Exercise aim
Which of the lines below include the word "activeMode"? Pull each one out.

Records for this task
——

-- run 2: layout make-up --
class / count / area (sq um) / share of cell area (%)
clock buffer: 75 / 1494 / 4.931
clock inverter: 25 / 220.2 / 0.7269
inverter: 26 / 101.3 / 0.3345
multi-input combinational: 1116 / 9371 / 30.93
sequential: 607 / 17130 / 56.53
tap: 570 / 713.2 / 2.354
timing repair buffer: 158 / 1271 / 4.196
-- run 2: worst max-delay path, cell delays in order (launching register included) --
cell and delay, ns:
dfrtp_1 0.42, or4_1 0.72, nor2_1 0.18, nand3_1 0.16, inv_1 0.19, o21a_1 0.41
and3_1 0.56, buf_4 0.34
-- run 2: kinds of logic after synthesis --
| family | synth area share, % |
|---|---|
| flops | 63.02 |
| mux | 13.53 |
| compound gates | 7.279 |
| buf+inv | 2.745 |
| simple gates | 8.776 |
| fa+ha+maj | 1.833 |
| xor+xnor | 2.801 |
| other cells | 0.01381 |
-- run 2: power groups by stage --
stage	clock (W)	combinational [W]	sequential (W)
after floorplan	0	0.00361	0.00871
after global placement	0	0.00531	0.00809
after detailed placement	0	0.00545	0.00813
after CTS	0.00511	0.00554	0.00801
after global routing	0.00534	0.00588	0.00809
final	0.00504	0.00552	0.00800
--- src/rtl/tpc_regs.vh ---
// register offsets, field positions, reset values, mode and shape codes and the system clock rate for the pwm control block
`ifndef TPC_REGS_VH
`define TPC_REGS_VH
`define TPC_ADDR_CTRL        8'h00
`define TPC_ADDR_PERIOD      8'h04
`define TPC_ADDR_DUTY_A      8'h08
`define TPC_ADDR_DUTY_B      8'h0C
`define TPC_ADDR_DUTY_C      8'h10
`define TPC_ADDR_DEAD        8'h14
`define TPC_ADDR_SWEN        8'h18
`define TPC_ADDR_STATUS      8'h1C
`define TPC_ADDR_MASK        8'h20
`define TPC_ADDR_FAULT       8'h24
`define TPC_CTRL_MODE_LSB    0
`define TPC_CTRL_SHAPE_LSB   2
`define TPC_CTRL_ENABLE_BIT  4
`define TPC_CTRL_RESET       32'h00000000
`define TPC_PERIOD_RESET     32'h000003E8
`define TPC_DEAD_RESET       32'h00000004
`define TPC_SWEN_RESET       32'h0000003F
`define TPC_MODE_SIX0        2'h0
`define TPC_MODE_SIX1        2'h1
`define TPC_MODE_THREE       2'h2
`define TPC_MODE_GEN         2'h3
`define TPC_SHAPE_UPDOWN     2'h0
`define TPC_SHAPE_UP         2'h1
`define TPC_SHAPE_DOWN       2'h2
`define TPC_ST_FAULT_BIT     0
`define TPC_ST_WRAP_BIT      1
`define TPC_SYSCLK_MHZ       250
`endif

--- src/rtl/tpc_pwm_ctrl.v ---
// three-phase pwm control-mode logic with axi4-lite register slave
`timescale 1ns/1ns
`include "tpc_regs.vh"
module tpc_pwm_ctrl #(
    parameter CW        = 16,
    parameter DW        = 8,
    parameter STRAP_VAR = 0
) (
    input  wire        clk,
    input  wire        rst,
    input  wire [7:0]  s_axi_awaddr,
    input  wire        s_axi_awvalid,
    output wire        s_axi_awready,
    input  wire [31:0] s_axi_wdata,
    input  wire [3:0]  s_axi_wstrb,
    input  wire        s_axi_wvalid,
    output wire        s_axi_wready,
    output reg  [1:0]  s_axi_bresp,
    output reg         s_axi_bvalid,
    input  wire        s_axi_bready,
    input  wire [7:0]  s_axi_araddr,
    input  wire        s_axi_arvalid,
    output wire        s_axi_arready,
    output reg  [31:0] s_axi_rdata,
    output reg  [1:0]  s_axi_rresp,
    output reg         s_axi_rvalid,
    input  wire        s_axi_rready,
    input  wire        sleep_n_input,
    input  wire        mode_strap_tied_low,
    input  wire [2:0]  phase_high_input,
    input  wire [2:0]  phase_low_input,
    input  wire [2:0]  fault_events,
    output reg  [2:0]  phase_output,
    output reg  [2:0]  phase_output_en,
    output reg  [2:0]  high_gate_on,
    output reg  [2:0]  low_gate_on,
    output reg         fault_n_output,
    output wire        irq
);

////////////////////////////////////////////////////////////////////////////////
// registers
reg  [4:0]    generator_control_reg;
reg  [CW-1:0] generator_period_reg;
reg  [CW-1:0] phase_duty_reg [0:2];
reg  [DW-1:0] dead_time_reg;
reg  [5:0]    switch_enable;
reg  [1:0]    intStatus;
reg  [1:0]    intMask;
reg  [2:0]    faultDetail;
reg           strapMode3;
reg           strapTaken;
reg           sleepPrev;
// full-width reset words, cut to each register's width
wire [31:0]   ctrlReset   = `TPC_CTRL_RESET;
wire [31:0]   periodReset = `TPC_PERIOD_RESET;
wire [31:0]   deadReset   = `TPC_DEAD_RESET;
wire [31:0]   swenReset   = `TPC_SWEN_RESET;

wire [1:0] modeField  = generator_control_reg[`TPC_CTRL_MODE_LSB+1:`TPC_CTRL_MODE_LSB];
wire [1:0] counter_shape_select =
    generator_control_reg[`TPC_CTRL_SHAPE_LSB+1:`TPC_CTRL_SHAPE_LSB];
wire       genEnable  = generator_control_reg[`TPC_CTRL_ENABLE_BIT];
// strap variant uses latched strap, never generation
wire [1:0] activeMode = (STRAP_VAR != 0) ? (strapMode3 ? `TPC_MODE_THREE : `TPC_MODE_SIX0)
                                         : modeField;

////////////////////////////////////////////////////////////////////////////////
// axi4-lite slave: address and data taken together, one answer at a time
wire wrGo = s_axi_awvalid && s_axi_wvalid && !s_axi_bvalid;
wire rdGo = s_axi_arvalid && !s_axi_rvalid;
assign s_axi_awready = wrGo;
assign s_axi_wready  = wrGo;
assign s_axi_arready = rdGo;
wire wrHit = (s_axi_awaddr <= `TPC_ADDR_FAULT) && (s_axi_awaddr[1:0] == 2'h0);
wire rdHit = (s_axi_araddr <= `TPC_ADDR_FAULT) && (s_axi_araddr[1:0] == 2'h0);
wire rdStatus = rdGo && (s_axi_araddr == `TPC_ADDR_STATUS);

reg [31:0] rdMux;
always @*
begin
    case (s_axi_araddr)
        `TPC_ADDR_CTRL:   rdMux = {27'h0, generator_control_reg};
        `TPC_ADDR_PERIOD: rdMux = {{(32-CW){1'b0}}, generator_period_reg};
        `TPC_ADDR_DUTY_A: rdMux = {{(32-CW){1'b0}}, phase_duty_reg[0]};
        `TPC_ADDR_DUTY_B: rdMux = {{(32-CW){1'b0}}, phase_duty_reg[1]};
        `TPC_ADDR_DUTY_C: rdMux = {{(32-CW){1'b0}}, phase_duty_reg[2]};
        `TPC_ADDR_DEAD:   rdMux = {{(32-DW){1'b0}}, dead_time_reg};
        `TPC_ADDR_SWEN:   rdMux = {26'h0, switch_enable};
        `TPC_ADDR_STATUS: rdMux = {30'h0, intStatus};
        `TPC_ADDR_MASK:   rdMux = {30'h0, intMask};
        `TPC_ADDR_FAULT:  rdMux = {29'h0, faultDetail};
        default:          rdMux = 32'h00000000;
    endcase
end

always @(posedge clk)
begin
    if (rst)
    begin
        s_axi_bvalid <= 1'b0;
        s_axi_bresp  <= 2'h0;
        s_axi_rvalid <= 1'b0;
        s_axi_rresp  <= 2'h0;
        s_axi_rdata  <= 32'h00000000;
    end
    else
    begin
        if (wrGo)
        begin
            s_axi_bvalid <= 1'b1;
            s_axi_bresp  <= wrHit ? 2'h0 : 2'h2;
        end
        else if (s_axi_bready)
            s_axi_bvalid <= 1'b0;
        if (rdGo)
        begin
            s_axi_rvalid <= 1'b1;
            s_axi_rresp  <= rdHit ? 2'h0 : 2'h2;
            s_axi_rdata  <= rdMux;
        end
        else if (s_axi_rready)
            s_axi_rvalid <= 1'b0;
    end
end

////////////////////////////////////////////////////////////////////////////////
// register writes (low byte lanes honoured)
wire [31:0] wMask = {{8{s_axi_wstrb[3]}}, {8{s_axi_wstrb[2]}},
                     {8{s_axi_wstrb[1]}}, {8{s_axi_wstrb[0]}}};
wire wrOk = wrGo && wrHit;
integer i;
always @(posedge clk)
begin
    if (rst)
    begin
        generator_control_reg <= ctrlReset[4:0];
        generator_period_reg  <= periodReset[CW-1:0];
        dead_time_reg         <= deadReset[DW-1:0];
        switch_enable         <= swenReset[5:0];
        intMask               <= 2'h0;
        for (i = 0; i < 3; i = i + 1)
            phase_duty_reg[i] <= {CW{1'b0}};
    end
    else if (wrOk)
    begin
        case (s_axi_awaddr)
            `TPC_ADDR_CTRL:   generator_control_reg <= (s_axi_wdata[4:0] & wMask[4:0])
                                  | (generator_control_reg & ~wMask[4:0]);
            `TPC_ADDR_PERIOD: generator_period_reg <= (s_axi_wdata[CW-1:0] & wMask[CW-1:0])
                                  | (generator_period_reg & ~wMask[CW-1:0]);
            `TPC_ADDR_DUTY_A: phase_duty_reg[0] <= (s_axi_wdata[CW-1:0] & wMask[CW-1:0])
                                  | (phase_duty_reg[0] & ~wMask[CW-1:0]);
            `TPC_ADDR_DUTY_B: phase_duty_reg[1] <= (s_axi_wdata[CW-1:0] & wMask[CW-1:0])
                                  | (phase_duty_reg[1] & ~wMask[CW-1:0]);
            `TPC_ADDR_DUTY_C: phase_duty_reg[2] <= (s_axi_wdata[CW-1:0] & wMask[CW-1:0])
                                  | (phase_duty_reg[2] & ~wMask[CW-1:0]);
            `TPC_ADDR_DEAD:   dead_time_reg <= (s_axi_wdata[DW-1:0] & wMask[DW-1:0])
                                  | (dead_time_reg & ~wMask[DW-1:0]);
            `TPC_ADDR_SWEN:   switch_enable <= (s_axi_wdata[5:0] & wMask[5:0])
                                  | (switch_enable & ~wMask[5:0]);
            `TPC_ADDR_MASK:   intMask <= (s_axi_wdata[1:0] & wMask[1:0])
                                  | (intMask & ~wMask[1:0]);
            default:          intMask <= intMask;
        endcase
    end
end

////////////////////////////////////////////////////////////////////////////////
// mode strap capture after reset release and on each wake
always @(posedge clk)
begin
    if (rst)
    begin
        strapTaken <= 1'b0;
        strapMode3 <= 1'b0;
        sleepPrev  <= 1'b0;
    end
    else
    begin
        sleepPrev <= sleep_n_input;
        if (!strapTaken || (sleep_n_input && !sleepPrev))
        begin
            strapTaken <= 1'b1;
            strapMode3 <= !mode_strap_tied_low;
        end
    end
end

////////////////////////////////////////////////////////////////////////////////
// reference counter
reg  [CW-1:0] refCount;
reg           countUp;
reg           syncPrev;
reg           wrapPulse;
wire          syncRise = phase_low_input[1] && !syncPrev;
wire          genMode  = (activeMode == `TPC_MODE_GEN);

always @(posedge clk)
begin
    if (rst)
    begin
        refCount  <= {CW{1'b0}};
        countUp   <= 1'b0;
        syncPrev  <= 1'b0;
        wrapPulse <= 1'b0;
    end
    else
    begin
        syncPrev  <= phase_low_input[1];
        wrapPulse <= 1'b0;
        if (!genMode || !genEnable)
        begin
            refCount <= (counter_shape_select == `TPC_SHAPE_UP) ? {CW{1'b0}}
                                                                : generator_period_reg;
            countUp  <= 1'b0;
        end
        else
        begin
            case (counter_shape_select)
                `TPC_SHAPE_UPDOWN:
                begin
                    if (countUp)
                    begin
                        if (refCount >= generator_period_reg)
                        begin
                            countUp   <= 1'b0;
                            refCount  <= refCount - 1'b1;
                            wrapPulse <= 1'b1;
                        end
                        else
                            refCount <= refCount + 1'b1;
                    end
                    else if (refCount == {CW{1'b0}})
                    begin
                        countUp  <= 1'b1;
                        refCount <= refCount + 1'b1;
                    end
                    else
                        refCount <= refCount - 1'b1;
                end
                `TPC_SHAPE_UP:
                begin
                    if (refCount >= generator_period_reg)
                    begin
                        refCount  <= {CW{1'b0}};
                        wrapPulse <= 1'b1;
                    end
                    else
                        refCount <= refCount + 1'b1;
                end
                `TPC_SHAPE_DOWN:
                begin
                    if (refCount == {CW{1'b0}})
                    begin
                        refCount  <= generator_period_reg;
                        wrapPulse <= 1'b1;
                    end
                    else
                        refCount <= refCount - 1'b1;
                end
                default:
                    refCount <= refCount;
            endcase
        end
    end
end

////////////////////////////////////////////////////////////////////////////////
// per-phase compare, dead time and output decode
genvar p;
generate
    for (p = 0; p < 3; p = p + 1)
    begin : gPhase
        reg  [DW-1:0] deadCount;
        reg           pwmHigh;
        reg           pwmPrev;
        // duty above period makes compare always true
        wire rawHigh = genEnable && (phase_duty_reg[p] > refCount);
        always @(posedge clk)
        begin
            if (rst)
            begin
                pwmHigh   <= 1'b0;
                pwmPrev   <= 1'b0;
                deadCount <= {DW{1'b0}};
            end
            else
            begin
                pwmHigh <= rawHigh;
                pwmPrev <= pwmHigh;
                if (pwmHigh != pwmPrev)
                    deadCount <= dead_time_reg;
                else if (deadCount != {DW{1'b0}})
                    deadCount <= deadCount - 1'b1;
            end
        end
        wire deadDone = (deadCount == {DW{1'b0}}) && (pwmHigh == pwmPrev);
        always @(posedge clk)
        begin
            if (rst)
            begin
                high_gate_on[p]    <= 1'b0;
                low_gate_on[p]     <= 1'b0;
                phase_output[p]    <= 1'b0;
                phase_output_en[p] <= 1'b0;
            end
            else
            begin
                case (activeMode)
                    `TPC_MODE_SIX0, `TPC_MODE_SIX1:
                    begin
                        high_gate_on[p] <= phase_high_input[p] && !phase_low_input[p];
                        low_gate_on[p]  <= phase_low_input[p] && !phase_high_input[p];
                    end
                    `TPC_MODE_THREE:
                    begin
                        high_gate_on[p] <= phase_low_input[p] && phase_high_input[p];
                        low_gate_on[p]  <= phase_low_input[p] && !phase_high_input[p];
                    end
                    default:
                    begin
                        high_gate_on[p] <= switch_enable[p] && pwmHigh && deadDone;
                        low_gate_on[p]  <= switch_enable[p+3] && genEnable
                                           && !pwmHigh && deadDone;
                    end
                endcase
                phase_output[p]    <= high_gate_on[p];
                phase_output_en[p] <= high_gate_on[p] || low_gate_on[p];
            end
        end
    end
endgenerate

////////////////////////////////////////////////////////////////////////////////
// fault record and interrupt status
wire [1:0] evSet = {wrapPulse, |fault_events};
always @(posedge clk)
begin
    if (rst)
    begin
        intStatus      <= 2'h0;
        faultDetail    <= 3'h0;
        fault_n_output <= 1'b1;
    end
    else
    begin
        // set wins over read clear
        intStatus      <= (rdStatus ? 2'h0 : intStatus) | evSet;
        faultDetail    <= ((rdGo && s_axi_araddr == `TPC_ADDR_FAULT) ? 3'h0 : faultDetail)
                          | fault_events;
        fault_n_output <= !(|fault_events);
    end
end
assign irq = |(intStatus & intMask);

endmodule // tpc_pwm_ctrl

——

Expected output
wire [1:0] activeMode = (STRAP_VAR != 0) ? (strapMode3 ? `TPC_MODE_THREE : `TPC_MODE_SIX0)
wire          genMode  = (activeMode == `TPC_MODE_GEN);
                case (activeMode)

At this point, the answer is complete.